The task:
Among the entries below, take the line with "set_input_delay 2.7195 -clock" and the line with "localparam logic [13:0] IDX_RESP_HI", and output them and every line between them exactly, with nothing else.
────────
### config.mk
export PLATFORM = sky130hd
export DESIGN_NAME = pts_port
export DESIGN_NICKNAME = d
export VERILOG_FILES = /design/src/verilog/pts_pkg.sv /design/src/verilog/pts_port.sv
export SDC_FILE = /design/constraint.sdc
export NUM_CORES = 1
export LEC_CHECK = 0
export BUFFER_PORTS_ARGS = -buffer_cell sky130_fd_sc_hd__buf_2
export CAP_MARGIN = 20
export CORE_ASPECT_RATIO = 1.2
export CORE_MARGIN = 5
export CORE_UTILIZATION = 60
export DETAILED_ROUTE_END_ITERATION = 6
export PLACE_DENSITY = 0.94
export SLEW_MARGIN = 5
export SYNTH_ARGS = -nofsm -noshare
export SYNTH_HDL_FRONTEND = slang
export SYNTH_SLANG_ARGS = --single-unit
export TNS_END_PERCENT = 1
### constraint.sdc
create_clock -name MCLK -period 18.13 [get_ports MCLK]
set_clock_uncertainty 0.1 [all_clocks]
set_input_delay 2.7195 -clock MCLK [delete_from_list [all_inputs] [get_ports MCLK]]
set_output_delay 2.7195 -clock MCLK [all_outputs]
set_load 0.1 [all_outputs]
### src/verilog/pts_pkg.sv
// constants, kinds and carriers of the port ptp timestamp unit
// assumes a 32-bit apb slave with word-indexed registers
package pts_pkg;

  // ----------------------------------------------------------------
  // register indices, byte address is four times the index
  // ----------------------------------------------------------------
  localparam int          IDX_W       = 14;
  localparam logic [13:0] IDX_RX_LAT  = 14'h0C00;
  localparam logic [13:0] IDX_TX_LAT  = 14'h0C02;
  localparam logic [13:0] IDX_ASYM    = 14'h0C04;
  localparam logic [13:0] IDX_REQ_HI  = 14'h0C08;
  localparam logic [13:0] IDX_REQ_LO  = 14'h0C0A;
  localparam logic [13:0] IDX_SYNC_HI = 14'h0C0C;
  localparam logic [13:0] IDX_SYNC_LO = 14'h0C0E;
  localparam logic [13:0] IDX_RESP_HI = 14'h0C10;
  localparam logic [13:0] IDX_RESP_LO = 14'h0C12;
  localparam logic [13:0] IDX_FLAGS   = 14'h0C14;
  localparam logic [13:0] IDX_IRQ_ON  = 14'h0C16;

  // ----------------------------------------------------------------
  // reset values and fields
  // ----------------------------------------------------------------
  localparam logic [15:0] RX_LAT_RST  = 16'h019F;
  localparam logic [15:0] TX_LAT_RST  = 16'h002D;
  localparam logic [15:0] ASYM_RST    = 16'h0000;
  localparam logic [31:0] STAMP_RST   = 32'h0000_0000;
  localparam int          ASYM_SIGN   = 15;
  localparam int          REG_W       = 16;
  localparam int          STAMP_W     = 32;
  localparam int          CORR_W      = 64;
  localparam int          NUM_CH      = 3;
  localparam int          RSVD_TOP    = 12;

  // ----------------------------------------------------------------
  // ptp event kinds, one-hot
  // ----------------------------------------------------------------
  typedef enum logic [4:0] {
    MSG_OTHER = 5'h01,
    MSG_SYNC  = 5'h02,
    MSG_DREQ  = 5'h04,
    MSG_PREQ  = 5'h08,
    MSG_PRESP = 5'h10
  } pts_msg_e;

  // channel 0 request, 1 sync, 2 pdelay response
  localparam int          CH_BIT [3]  = '{14, 15, 13};
  localparam logic [4:0]  CH_KIND [3] = '{5'h0C, 5'h02, 5'h10};

  // ----------------------------------------------------------------
  // carriers
  // ----------------------------------------------------------------
  typedef struct packed {
    logic        valid;
    pts_msg_e    kind;
    logic [63:0] corr;
  } pts_msg_s;

  typedef struct packed {
    logic        valid;
    pts_msg_e    kind;
    logic [31:0] ns;
  } pts_stamp_s;

endpackage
────────
Problem solution:
set_input_delay 2.7195 -clock MCLK [delete_from_list [all_inputs] [get_ports MCLK]]
set_output_delay 2.7195 -clock MCLK [all_outputs]
set_load 0.1 [all_outputs]
### src/verilog/pts_pkg.sv
// constants, kinds and carriers of the port ptp timestamp unit
// assumes a 32-bit apb slave with word-indexed registers
package pts_pkg;

  // ----------------------------------------------------------------
  // register indices, byte address is four times the index
  // ----------------------------------------------------------------
  localparam int          IDX_W       = 14;
  localparam logic [13:0] IDX_RX_LAT  = 14'h0C00;
  localparam logic [13:0] IDX_TX_LAT  = 14'h0C02;
  localparam logic [13:0] IDX_ASYM    = 14'h0C04;
  localparam logic [13:0] IDX_REQ_HI  = 14'h0C08;
  localparam logic [13:0] IDX_REQ_LO  = 14'h0C0A;
  localparam logic [13:0] IDX_SYNC_HI = 14'h0C0C;
  localparam logic [13:0] IDX_SYNC_LO = 14'h0C0E;
  localparam logic [13:0] IDX_RESP_HI = 14'h0C10;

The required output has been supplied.